By the next morning, however, I really had run out of excuses. And so, strapping my red hiking crampons onto my wellies, I clambered up on to roofs and began to dig.

My poor body, soft and fat around the edges after the easy living and over-eating of Europe, protested horribly. I groaned theatrically whenever I thought Kristin was nearby.

Inch by painful inch, building by snowbound building, I slowly cleared the roofs. First the Sunny cabin, then the little outside storage shed and finally, half of the stable block. (The other half, I told myself, had a stronger supporting beam in it and would surely bear the weight.)

The dogs, enjoying their all-time favourite pastime, hollered, howled and yelped down below as they fought to see who could take the chunks of snow and ice falling my shovel full in the face.

The building that needed my ministrations most of all was the garage where we keep our 4x4s. Asymetric and poorly designed, it was listing like a ship in high winds threatening to capsize.

I did try some desultory digging around the edges. But there was, I reasoned to myself, simply too much snow. And anyway, climbing on the roof of the tilting giant was surely far too perilous.

Instead I took the cars out and parked them in the yard – two crushed Land Cruisers would have been a sore, possibly fatal, blow to our wilderness existence – and left the fate of the building in the lap of the Gods of Winter.

I cautioned Kristin not to go too near it. I worried the dogs away if they got too close. I pointed its lean out to (admittedly rare) visitors. Despite the fuss I was making, however, after two or three days of watching carefully, the garage was still standing.

And then, while studying the long slope from the apex of the roof to its base where the boat trailer was buried under several feet of snow, I had a brainwave. The slope would actually make an excellent sledding run.

“Ah, it won’t come down,” I ventured to Kristin in a remarkable U-turn. “Looks fine to me,”” she countered. Through such unfounded mutual reinforcement are great ideas born.

And so, tossing the shovels aside and giggling like schoolgirls, we gleefully scrambled up onto the garage roof and careened down its snowy side, again and again.

Yesterday while visiting the nearest town, we even upgraded our rudimentary sleds – little more than a circles of plastic with a handle – for sleeker more aerodynamic models.

And today we tried them out.
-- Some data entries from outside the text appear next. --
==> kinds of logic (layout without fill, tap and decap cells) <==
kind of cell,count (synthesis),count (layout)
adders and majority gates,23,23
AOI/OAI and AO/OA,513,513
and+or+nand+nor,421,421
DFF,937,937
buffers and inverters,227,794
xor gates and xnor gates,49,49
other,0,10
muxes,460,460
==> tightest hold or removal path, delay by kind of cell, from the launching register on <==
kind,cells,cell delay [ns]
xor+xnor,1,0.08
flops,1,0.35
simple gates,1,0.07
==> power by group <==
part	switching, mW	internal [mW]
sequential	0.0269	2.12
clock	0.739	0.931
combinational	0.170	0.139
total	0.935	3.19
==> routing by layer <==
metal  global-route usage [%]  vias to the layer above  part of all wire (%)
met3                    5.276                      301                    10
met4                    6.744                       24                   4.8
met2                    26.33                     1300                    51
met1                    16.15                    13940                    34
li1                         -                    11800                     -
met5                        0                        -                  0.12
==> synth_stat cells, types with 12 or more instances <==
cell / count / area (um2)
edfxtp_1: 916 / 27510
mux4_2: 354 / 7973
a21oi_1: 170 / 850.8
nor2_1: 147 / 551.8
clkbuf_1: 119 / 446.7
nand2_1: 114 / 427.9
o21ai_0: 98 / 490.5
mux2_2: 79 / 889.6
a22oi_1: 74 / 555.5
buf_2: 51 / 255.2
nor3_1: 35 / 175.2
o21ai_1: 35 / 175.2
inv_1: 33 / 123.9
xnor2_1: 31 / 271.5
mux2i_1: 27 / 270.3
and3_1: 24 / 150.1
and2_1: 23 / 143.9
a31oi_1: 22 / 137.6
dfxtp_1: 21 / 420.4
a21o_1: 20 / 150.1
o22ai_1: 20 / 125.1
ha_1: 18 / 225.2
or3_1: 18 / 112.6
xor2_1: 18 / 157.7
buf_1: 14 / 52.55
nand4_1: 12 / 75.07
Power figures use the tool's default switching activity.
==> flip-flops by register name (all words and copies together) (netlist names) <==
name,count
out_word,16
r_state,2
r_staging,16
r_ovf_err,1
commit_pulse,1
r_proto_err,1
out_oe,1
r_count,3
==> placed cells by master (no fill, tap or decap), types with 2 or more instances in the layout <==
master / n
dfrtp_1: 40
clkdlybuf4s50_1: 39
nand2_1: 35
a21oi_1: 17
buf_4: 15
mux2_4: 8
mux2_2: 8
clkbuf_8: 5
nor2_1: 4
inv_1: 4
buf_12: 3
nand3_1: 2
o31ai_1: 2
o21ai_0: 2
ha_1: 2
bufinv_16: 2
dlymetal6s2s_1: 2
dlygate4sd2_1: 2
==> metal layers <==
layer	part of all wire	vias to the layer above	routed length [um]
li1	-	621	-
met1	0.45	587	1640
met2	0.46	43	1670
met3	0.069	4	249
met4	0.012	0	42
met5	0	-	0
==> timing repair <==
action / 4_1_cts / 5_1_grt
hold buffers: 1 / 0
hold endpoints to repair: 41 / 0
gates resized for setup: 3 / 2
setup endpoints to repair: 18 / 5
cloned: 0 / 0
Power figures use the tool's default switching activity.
## src/rtl/fetch_queue_pkg.sv

```systemverilog
// Shared fetch/decode constants and the queue entry layout.
// Imported by the fetch queue, its storage and its interface.
package fetch_queue_pkg;

  localparam int XLEN = 32;
  localparam logic [XLEN-1:0] INST_NOP = 32'h00000013;

  typedef struct packed {
    logic [XLEN-1:0] pc;
    logic [XLEN-1:0] inst;
  } fq_entry_t;

  // Shown to decode whenever the queue holds nothing.
  localparam fq_entry_t FQ_EMPTY_ENTRY = '{pc: '0, inst: INST_NOP};

  function automatic fq_entry_t fq_pack(input logic [XLEN-1:0] pc,
                                        input logic [XLEN-1:0] inst);
    fq_entry_t e;
    e.pc   = pc;
    e.inst = inst;
    return e;
  endfunction

endpackage

```

## src/rtl/fetch_queue_if.sv

```systemverilog
// Fetch-side and decode-side signals of the fetch queue.
// The queue uses the slave modport; the fetch/decode/execute side uses master.
interface fetch_queue_if
  import fetch_queue_pkg::*;
#(
  parameter int DEPTH = 4,
  parameter int CW    = $clog2(DEPTH + 1)
);

  logic [XLEN-1:0] if_pc;
  logic [XLEN-1:0] if_inst;
  logic            br_ctrl;
  logic            pc_stall;
  logic            id_valid;
  logic            id_ready;
  logic [XLEN-1:0] id_pc;
  logic [XLEN-1:0] id_inst;
  logic [CW-1:0]   fq_count;

  modport master (
    output if_pc, if_inst, br_ctrl, id_ready,
    input  pc_stall, id_valid, id_pc, id_inst, fq_count
  );

  modport slave (
    input  if_pc, if_inst, br_ctrl, id_ready,
    output pc_stall, id_valid, id_pc, id_inst, fq_count
  );

endinterface

```

## src/rtl/fetch_queue_mem.sv

```systemverilog
// Entry storage for the fetch queue: flop array, synchronous write, asynchronous read.
// Contents are deliberately not reset; validity is tracked by the queue's count.
module fq_mem
  import fetch_queue_pkg::*;
#(
  parameter int DEPTH = 4,
  parameter int AW    = $clog2(DEPTH)
) (
  input  logic          clk_i,
  input  logic          we_i,
  input  logic [AW-1:0] waddr_i,
  input  fq_entry_t     wdata_i,
  input  logic [AW-1:0] raddr_i,
  output fq_entry_t     rdata_o
);

  fq_entry_t mem_q [DEPTH];

  always_ff @(posedge clk_i) begin
    if (we_i) begin
      mem_q[waddr_i] <= wdata_i;
    end
  end

  assign rdata_o = mem_q[raddr_i];

endmodule

```

## src/rtl/fetch_queue.sv

```systemverilog
// Fetch-to-decode decoupling FIFO; head visible 1 cycle after push, no bypass.
// pc_stall while full (no id_ready path); br_ctrl or rst empties the queue on the next edge.
module fetch_queue
  import fetch_queue_pkg::*;
#(
  parameter int DEPTH = 4,
  parameter int CW    = $clog2(DEPTH + 1)
) (
  input  logic         clk,
  input  logic         rst,
  fetch_queue_if.slave fq
);

  localparam int PW = $clog2(DEPTH);

  logic [PW-1:0] wr_ptr_q, wr_ptr_d;
  logic [PW-1:0] rd_ptr_q, rd_ptr_d;
  logic [CW-1:0] count_q,  count_d;

  logic      full;
  logic      empty;
  logic      flush;
  logic      push;
  logic      pop;
  fq_entry_t wr_entry;
  fq_entry_t rd_entry;

  assign full  = (count_q == CW'(DEPTH));
  assign empty = (count_q == '0);
  assign flush = fq.br_ctrl;

  // Full blocks the push even when a pop frees a slot this cycle: fetch is
  // already stalled and re-presents the same instruction next cycle.
  assign push = ~rst & ~flush & ~full;
  assign pop  = ~rst & ~flush & ~empty & fq.id_ready;

  assign wr_entry = fq_pack(fq.if_pc, fq.if_inst);

  always_comb begin
    wr_ptr_d = wr_ptr_q;
    rd_ptr_d = rd_ptr_q;
    count_d  = count_q;
    if (flush) begin
      wr_ptr_d = '0;
      rd_ptr_d = '0;
      count_d  = '0;
    end else begin
      if (push) begin
        wr_ptr_d = wr_ptr_q + PW'(1);
      end
      if (pop) begin
        rd_ptr_d = rd_ptr_q + PW'(1);
      end
      case ({push, pop})
        2'b10:   count_d = count_q + CW'(1);
        2'b01:   count_d = count_q - CW'(1);
        default: count_d = count_q;
      endcase
    end
  end

  always_ff @(posedge clk) begin
    if (rst) begin
      wr_ptr_q <= '0;
      rd_ptr_q <= '0;
      count_q  <= '0;
    end else begin
      wr_ptr_q <= wr_ptr_d;
      rd_ptr_q <= rd_ptr_d;
      count_q  <= count_d;
    end
  end

  fq_mem #(
    .DEPTH (DEPTH)
  ) u_mem (
    .clk_i   (clk),
    .we_i    (push),
    .waddr_i (wr_ptr_q),
    .wdata_i (wr_entry),
    .raddr_i (rd_ptr_q),
    .rdata_o (rd_entry)
  );

  fq_entry_t head;
  assign head = empty ? FQ_EMPTY_ENTRY : rd_entry;

  assign fq.id_valid = ~empty;
  assign fq.id_pc    = head.pc;
  assign fq.id_inst  = head.inst;
  assign fq.pc_stall = full & ~flush;
  assign fq.fq_count = count_q;

  count_bounded: assert property (@(posedge clk) disable iff (rst)
    count_q <= CW'(DEPTH));

  flush_empties: assert property (@(posedge clk)
    flush |=> (count_q == '0));

endmodule

```

## src/flat_wrapper.sv

```systemverilog
// flat-port wrapper written by rule: the top's interface ports become plain ports
module fetch_queue_flat import fetch_queue_pkg::*;
#(
  parameter int DEPTH = 4,
  parameter int CW    = $clog2(DEPTH + 1)
)
  (clk, rst, fq_if_pc, fq_if_inst, fq_br_ctrl, fq_id_ready, fq_pc_stall, fq_id_valid, fq_id_pc, fq_id_inst, fq_fq_count);
  fetch_queue_if #(.DEPTH(DEPTH), .CW(CW)) fq_i ();
  input  logic clk;
  input  logic rst;
  input wire logic [$bits(fq_i.if_pc)-1:0] fq_if_pc;
  input wire logic [$bits(fq_i.if_inst)-1:0] fq_if_inst;
  input wire logic [$bits(fq_i.br_ctrl)-1:0] fq_br_ctrl;
  input wire logic [$bits(fq_i.id_ready)-1:0] fq_id_ready;
  output wire logic [$bits(fq_i.pc_stall)-1:0] fq_pc_stall;
  output wire logic [$bits(fq_i.id_valid)-1:0] fq_id_valid;
  output wire logic [$bits(fq_i.id_pc)-1:0] fq_id_pc;
  output wire logic [$bits(fq_i.id_inst)-1:0] fq_id_inst;
  output wire logic [$bits(fq_i.fq_count)-1:0] fq_fq_count;
  assign fq_i.if_pc = fq_if_pc;
  assign fq_i.if_inst = fq_if_inst;
  assign fq_i.br_ctrl = fq_br_ctrl;
  assign fq_i.id_ready = fq_id_ready;
  assign fq_pc_stall = fq_i.pc_stall;
  assign fq_id_valid = fq_i.id_valid;
  assign fq_id_pc = fq_i.id_pc;
  assign fq_id_inst = fq_i.id_inst;
  assign fq_fq_count = fq_i.fq_count;
  fetch_queue #(.DEPTH(DEPTH), .CW(CW)) u_core (.clk(clk), .rst(rst), .fq(fq_i));
endmodule
```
Faster, much faster, we came hurtling down the roof of the garage past the amazed dogs, before crashing into the icy bank of the woodshed.

I lay there dazed for a moment, my head spinning and my tongue hurting where I had bit into it while coming over a particularly brutal bump, in total happiness.

I don’t think I’ll ever totally get used to living cheek-by-jowl with General Winter in the Canadian bush, but it certainly has its compensations.